Materials provided Start Marker

$ cat src/design/wrc_pkg.sv
package wrc_pkg;
  // register offsets
  localparam logic [9:0] OFS_IRQ_MASK0 = 10'h100;
  localparam logic [9:0] OFS_TALLY_LO = 10'h102;
  localparam logic [9:0] OFS_TALLY_HI = 10'h103;
  localparam logic [9:0] OFS_ALARM_LO = 10'h104;
  localparam logic [9:0] OFS_ALARM_HI = 10'h105;
  localparam logic [9:0] OFS_WIN_LEN = 10'h106;
  localparam logic [9:0] OFS_TICK_DIV = 10'h107;
  localparam logic [9:0] OFS_SIG_THR = 10'h108;
  localparam logic [9:0] OFS_CARRIER_LO = 10'h109;
  localparam logic [9:0] OFS_CARRIER_MID = 10'h10a;
  localparam logic [9:0] OFS_CARRIER_HI = 10'h10b;
  localparam logic [9:0] OFS_BITRATE_LO = 10'h10c;
  localparam logic [9:0] OFS_BR_DEV_HI = 10'h10d;
  localparam logic [9:0] OFS_DEV_LO = 10'h10e;
  localparam logic [9:0] OFS_CORR_BW = 10'h10f;
  localparam logic [9:0] OFS_POSTFILT = 10'h110;
  localparam logic [9:0] OFS_SPARE = 10'h111;
  localparam logic [9:0] OFS_LOOP_PHASE = 10'h112;
  localparam logic [9:0] OFS_CTRL = 10'h120;
  localparam logic [9:0] OFS_IRQ_STAT = 10'h121;
  localparam logic [9:0] OFS_STATE = 10'h122;
  // field positions
  localparam int MASK_TALLY_BIT = 7;
  localparam int MASK_SIG_BIT = 6;
  localparam int MASK_TIMEOUT_BIT = 4;
  localparam int CTRL_TIMER_EN_BIT = 0;
  localparam int CTRL_SMART_EN_BIT = 1;
  localparam int CTRL_SIG_EN_BIT = 2;
  localparam int CTRL_LOOP_SEL_LSB = 4;
  localparam int DEV_HI_LSB = 4;
  localparam int PHASE_W = 2;
  localparam int LOOP_TUNE_LSB = 2;
  // reset values
  localparam logic [7:0] RST_BYTE = 8'h00;
  localparam logic [7:0] RST_TICK_DIV = 8'h33;
  localparam logic [7:0] RST_POSTFILT = 8'h01;
  // timing
  localparam int TICK_PRESCALE = 128;
  localparam int SIG_OFFSET_DBM = 107;
  localparam int SYS_CLK_KHZ = 200000;
  localparam int TIME_BASE_KHZ = 6500;

  typedef enum logic [1:0] {
    WRC_SLEEP,
    WRC_LISTEN,
    WRC_RX,
    WRC_OFF
  } wrc_state_t;

  typedef struct packed {
    logic [23:0] carrier_word;
    logic [11:0] bitrate;
    logic [11:0] tone_offset;
    logic [7:0] corr_bw;
    logic [1:0] corr_phase;
    logic [7:0] postfilt_bw;
    logic [5:0] rx_loop_tune;
  } wrc_radio_cfg_t;
endpackage

$ cat src/design/wrc_bank.sv
`timescale 1ns/100ps
module wrc_bank #(
  parameter int CLK_KHZ = wrc_pkg::SYS_CLK_KHZ
) (
  input wire logic clk_i,
  input wire logic rstn_i,
  input wire logic [9:0] addr_i,
  input wire logic [7:0] wdata_i,
  input wire logic wr_i,
  input wire logic rd_i,
  output logic [7:0] rdata_o,
  input wire logic wake_timeout_i,
  input wire logic preamble_i,
  input wire logic [7:0] signal_level_i,
  output logic radio_on_o,
  output logic rx_en_o,
  output logic radio_off_state_o,
  output logic irq_o,
  output wrc_pkg::wrc_radio_cfg_t radio_cfg_o,
  output logic [7:0] sig_thr_o
);
  //////////////////////////////////////////////////////////////////////////////
  // register storage; tick derivation and state
  // 200 MHz cycles per 6.5 MHz time-base cycle, rounded down
  localparam int BASE_DIV = CLK_KHZ / wrc_pkg::TIME_BASE_KHZ;
  localparam int PRE_CYC = wrc_pkg::TICK_PRESCALE * BASE_DIV;
  localparam int PRE_W = $clog2(PRE_CYC + 1);

  logic [7:0] bank_ff [wrc_pkg::OFS_ALARM_LO:wrc_pkg::OFS_LOOP_PHASE];
  logic [7:0] mask0_ff;
  logic [7:0] ctrl_ff;
  logic [7:0] stat_ff;
  logic [15:0] tally_ff;
  wrc_pkg::wrc_state_t state_ff;
  logic [PRE_W-1:0] pre_ff;
  logic [7:0] div_cnt_ff;
  logic [7:0] win_cnt_ff;
  logic [2:0] to_sync_ff;
  logic [1:0] pre_sync_ff;
  logic [7:0] lvl_s1_ff;
  logic [7:0] lvl_s2_ff;
  logic [15:0] alarm_level;
  logic tally_evt;
  logic sig_evt;
  logic to_evt;
  logic preamble_s;
  logic tick;
  logic base_tick;
  logic window_done;
  logic [7:0] nxt_stat;

  function automatic logic in_bank(input logic [9:0] a);
    in_bank = (a >= wrc_pkg::OFS_ALARM_LO) && (a <= wrc_pkg::OFS_LOOP_PHASE);
  endfunction

  function automatic logic hit(input logic [9:0] a, input logic [9:0] ofs);
    hit = (a == ofs);
  endfunction

  assign alarm_level = {bank_ff[wrc_pkg::OFS_ALARM_HI], bank_ff[wrc_pkg::OFS_ALARM_LO]};

  //////////////////////////////////////////////////////////////////////////////
  // input synchronisers: timeout is edge-detected after two flops
  always_ff @(posedge clk_i or negedge rstn_i) begin
    if (!rstn_i) begin
      to_sync_ff <= 3'h0;
    end else begin
      to_sync_ff <= {to_sync_ff[1:0], wake_timeout_i};
    end
  end

  always_ff @(posedge clk_i or negedge rstn_i) begin
    if (!rstn_i) begin
      pre_sync_ff <= 2'h0;
    end else begin
      pre_sync_ff <= {pre_sync_ff[0], preamble_i};
    end
  end

  // the level word may tear for a cycle while it moves; it only feeds a sticky compare
  always_ff @(posedge clk_i or negedge rstn_i) begin
    if (!rstn_i) begin
      lvl_s1_ff <= 8'h00;
      lvl_s2_ff <= 8'h00;
    end else begin
      lvl_s1_ff <= signal_level_i;
      lvl_s2_ff <= lvl_s1_ff;
    end
  end
  assign to_evt = to_sync_ff[1] & ~to_sync_ff[2];
  assign preamble_s = pre_sync_ff[1];

  //////////////////////////////////////////////////////////////////////////////
  // configuration bytes
  always_ff @(posedge clk_i or negedge rstn_i) begin
    if (!rstn_i) begin
      for (int i = wrc_pkg::OFS_ALARM_LO; i <= wrc_pkg::OFS_LOOP_PHASE; i++) begin
        bank_ff[i] <= wrc_pkg::RST_BYTE;
      end
      bank_ff[wrc_pkg::OFS_TICK_DIV] <= wrc_pkg::RST_TICK_DIV;
      bank_ff[wrc_pkg::OFS_POSTFILT] <= wrc_pkg::RST_POSTFILT;
    end else if (wr_i && in_bank(addr_i)) begin
      if (hit(addr_i, wrc_pkg::OFS_SPARE)) begin
        bank_ff[addr_i] <= wrc_pkg::RST_BYTE;
      end else if (hit(addr_i, wrc_pkg::OFS_POSTFILT) && wdata_i == 8'h00) begin
        bank_ff[addr_i] <= wrc_pkg::RST_POSTFILT;
      end else begin
        bank_ff[addr_i] <= wdata_i;
      end
    end
  end

  always_ff @(posedge clk_i or negedge rstn_i) begin
    if (!rstn_i) begin
      mask0_ff <= wrc_pkg::RST_BYTE;
      ctrl_ff <= wrc_pkg::RST_BYTE;
    end else if (wr_i) begin
      if (hit(addr_i, wrc_pkg::OFS_IRQ_MASK0)) begin
        mask0_ff <= wdata_i;
      end
      if (hit(addr_i, wrc_pkg::OFS_CTRL)) begin
        ctrl_ff <= wdata_i;
      end
    end
  end

  //////////////////////////////////////////////////////////////////////////////
  // wake tally; a software write wins over a same-cycle increment
  always_ff @(posedge clk_i or negedge rstn_i) begin
    if (!rstn_i) begin
      tally_ff <= 16'h0000;
    end else if (wr_i && hit(addr_i, wrc_pkg::OFS_TALLY_LO)) begin
      tally_ff <= {tally_ff[15:8], wdata_i};
    end else if (wr_i && hit(addr_i, wrc_pkg::OFS_TALLY_HI)) begin
      tally_ff <= {wdata_i, tally_ff[7:0]};
    end else if (to_evt && ctrl_ff[wrc_pkg::CTRL_TIMER_EN_BIT] && state_ff == wrc_pkg::WRC_SLEEP) begin
      tally_ff <= tally_ff + 16'h0001;
    end
  end

  // compare uses the updated count, one cycle after the increment
  logic to_seen_ff;
  always_ff @(posedge clk_i or negedge rstn_i) begin
    if (!rstn_i) begin
      to_seen_ff <= 1'b0;
    end else begin
      to_seen_ff <= to_evt && ctrl_ff[wrc_pkg::CTRL_TIMER_EN_BIT] && state_ff == wrc_pkg::WRC_SLEEP;
    end
  end
  assign tally_evt = to_seen_ff && (tally_ff > alarm_level);

  //////////////////////////////////////////////////////////////////////////////
  // listen timer: base tick every 128 time-base cycles, then divider ticks
  always_ff @(posedge clk_i or negedge rstn_i) begin
    if (!rstn_i) begin
      pre_ff <= '0;
    end else if (state_ff != wrc_pkg::WRC_LISTEN || base_tick) begin
      pre_ff <= '0;
    end else begin
      pre_ff <= pre_ff + PRE_W'(1);
    end
  end
  assign base_tick = (pre_ff == PRE_W'(PRE_CYC - 1));

  always_ff @(posedge clk_i or negedge rstn_i) begin
    if (!rstn_i) begin
      div_cnt_ff <= 8'h00;
    end else if (state_ff != wrc_pkg::WRC_LISTEN) begin
      div_cnt_ff <= 8'h00;
    end else if (base_tick) begin
      div_cnt_ff <= tick ? 8'h00 : div_cnt_ff + 8'h01;
    end
  end

  // tick only fires together with a base tick, so no separate qualifier is needed
  always_ff @(posedge clk_i or negedge rstn_i) begin
    if (!rstn_i) begin
      win_cnt_ff <= 8'h00;
    end else if (state_ff != wrc_pkg::WRC_LISTEN) begin
      win_cnt_ff <= 8'h00;
    end else if (tick) begin
      win_cnt_ff <= win_cnt_ff + 8'h01;
    end
  end
  assign tick = base_tick && (div_cnt_ff + 8'h01 >= bank_ff[wrc_pkg::OFS_TICK_DIV]);
  assign window_done = (win_cnt_ff >= bank_ff[wrc_pkg::OFS_WIN_LEN]);

  // signal level reading is offset by the same 107 dB as the threshold
  assign sig_evt = (state_ff == wrc_pkg::WRC_LISTEN) && ctrl_ff[wrc_pkg::CTRL_SIG_EN_BIT] &&
                   (lvl_s2_ff > bank_ff[wrc_pkg::OFS_SIG_THR]);

  //////////////////////////////////////////////////////////////////////////////
  // wake state machine
  always_ff @(posedge clk_i or negedge rstn_i) begin
    if (!rstn_i) begin
      state_ff <= wrc_pkg::WRC_SLEEP;
    end else begin
      unique case (state_ff)
        wrc_pkg::WRC_SLEEP: begin
          if (tally_evt) begin
            state_ff <= wrc_pkg::WRC_OFF;
          end else if (to_seen_ff && ctrl_ff[wrc_pkg::CTRL_SMART_EN_BIT]) begin
            state_ff <= wrc_pkg::WRC_LISTEN;
          end
        end
        wrc_pkg::WRC_LISTEN: begin
          if (preamble_s) begin
            state_ff <= wrc_pkg::WRC_RX;
          end else if (window_done) begin
            state_ff <= wrc_pkg::WRC_SLEEP;
          end
        end
        // reception hands back by software disabling smart listen
        wrc_pkg::WRC_RX: begin
          if (!ctrl_ff[wrc_pkg::CTRL_SMART_EN_BIT]) begin
            state_ff <= wrc_pkg::WRC_SLEEP;
          end
        end
        // radio-off holds until software clears the timer enable bit
        wrc_pkg::WRC_OFF: begin
          if (!ctrl_ff[wrc_pkg::CTRL_TIMER_EN_BIT]) begin
            state_ff <= wrc_pkg::WRC_SLEEP;
          end
        end
      endcase
    end
  end

  //////////////////////////////////////////////////////////////////////////////
  // sticky status, write one to clear, set wins
  always_comb begin
    nxt_stat = stat_ff;
    if (wr_i && hit(addr_i, wrc_pkg::OFS_IRQ_STAT)) begin
      nxt_stat = stat_ff & ~wdata_i;
    end
    if (tally_evt) begin
      nxt_stat[wrc_pkg::MASK_TALLY_BIT] = 1'b1;
    end
    if (sig_evt) begin
      nxt_stat[wrc_pkg::MASK_SIG_BIT] = 1'b1;
    end
    if (to_seen_ff) begin
      nxt_stat[wrc_pkg::MASK_TIMEOUT_BIT] = 1'b1;
    end
  end

  always_ff @(posedge clk_i or negedge rstn_i) begin
    if (!rstn_i) begin
      stat_ff <= 8'h00;
      irq_o <= 1'b0;
    end else begin
      stat_ff <= nxt_stat;
      irq_o <= |(nxt_stat & mask0_ff);
    end
  end

  //////////////////////////////////////////////////////////////////////////////
  // outputs and read path
  wrc_pkg::wrc_radio_cfg_t nxt_cfg;
  logic [7:0] nxt_rdata;

  function automatic logic radio_active(input wrc_pkg::wrc_state_t s);
    radio_active = (s == wrc_pkg::WRC_LISTEN) || (s == wrc_pkg::WRC_RX);
  endfunction

  // power and receive enable are separate flops so the receiver could later
  // be held back behind power-up without touching the other pin
  always_ff @(posedge clk_i or negedge rstn_i) begin
    if (!rstn_i) begin
      radio_on_o <= 1'b0;
    end else begin
      radio_on_o <= radio_active(state_ff);
    end
  end

  always_ff @(posedge clk_i or negedge rstn_i) begin
    if (!rstn_i) begin
      rx_en_o <= 1'b0;
    end else begin
      rx_en_o <= radio_active(state_ff);
    end
  end

  always_ff @(posedge clk_i or negedge rstn_i) begin
    if (!rstn_i) begin
      radio_off_state_o <= 1'b0;
    end else begin
      radio_off_state_o <= (state_ff == wrc_pkg::WRC_OFF);
    end
  end

  // settings are assembled from the bytes each cycle; no latching across bytes
  always_comb begin
    nxt_cfg = '0;
    nxt_cfg.carrier_word = {bank_ff[wrc_pkg::OFS_CARRIER_HI],
      bank_ff[wrc_pkg::OFS_CARRIER_MID], bank_ff[wrc_pkg::OFS_CARRIER_LO]};
    nxt_cfg.bitrate = {bank_ff[wrc_pkg::OFS_BR_DEV_HI][3:0],
      bank_ff[wrc_pkg::OFS_BITRATE_LO]};
    nxt_cfg.tone_offset = {bank_ff[wrc_pkg::OFS_BR_DEV_HI][7:wrc_pkg::DEV_HI_LSB],
      bank_ff[wrc_pkg::OFS_DEV_LO]};
    nxt_cfg.corr_bw = bank_ff[wrc_pkg::OFS_CORR_BW];
    nxt_cfg.corr_phase = bank_ff[wrc_pkg::OFS_LOOP_PHASE][wrc_pkg::PHASE_W-1:0];
    nxt_cfg.postfilt_bw = bank_ff[wrc_pkg::OFS_POSTFILT];
    // loop tune only reaches the synthesizer when a custom receive table is chosen
    if (ctrl_ff[wrc_pkg::CTRL_LOOP_SEL_LSB]) begin
      nxt_cfg.rx_loop_tune = bank_ff[wrc_pkg::OFS_LOOP_PHASE][7:wrc_pkg::LOOP_TUNE_LSB];
    end
  end

  always_ff @(posedge clk_i or negedge rstn_i) begin
    if (!rstn_i) begin
      radio_cfg_o <= '0;
    end else begin
      radio_cfg_o <= nxt_cfg;
    end
  end

  always_ff @(posedge clk_i or negedge rstn_i) begin
    if (!rstn_i) begin
      sig_thr_o <= 8'h00;
    end else begin
      sig_thr_o <= bank_ff[wrc_pkg::OFS_SIG_THR];
    end
  end

  // read data is zero outside the cycle after a read strobe
  always_comb begin
    nxt_rdata = 8'h00;
    if (rd_i) begin
      if (in_bank(addr_i)) begin
        nxt_rdata = bank_ff[addr_i];
      end else begin
        case (addr_i)
          wrc_pkg::OFS_IRQ_MASK0: begin
            nxt_rdata = mask0_ff;
          end
          wrc_pkg::OFS_TALLY_LO: begin
            nxt_rdata = tally_ff[7:0];
          end
          wrc_pkg::OFS_TALLY_HI: begin
            nxt_rdata = tally_ff[15:8];
          end
          wrc_pkg::OFS_CTRL: begin
            nxt_rdata = ctrl_ff;
          end
          wrc_pkg::OFS_IRQ_STAT: begin
            nxt_rdata = stat_ff;
          end
          wrc_pkg::OFS_STATE: begin
            nxt_rdata = {6'h00, state_ff};
          end
          default: begin
            nxt_rdata = 8'h00;
          end
        endcase
      end
    end
  end

  always_ff @(posedge clk_i or negedge rstn_i) begin
    if (!rstn_i) begin
      rdata_o <= 8'h00;
    end else begin
      rdata_o <= nxt_rdata;
    end
  end
endmodule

Materials provided End Marker

_Exercise directions_
All lines in the entries above that include "compare" should be found and copied.

_Result for this task_
  // the level word may tear for a cycle while it moves; it only feeds a sticky compare
  // compare uses the updated count, one cycle after the increment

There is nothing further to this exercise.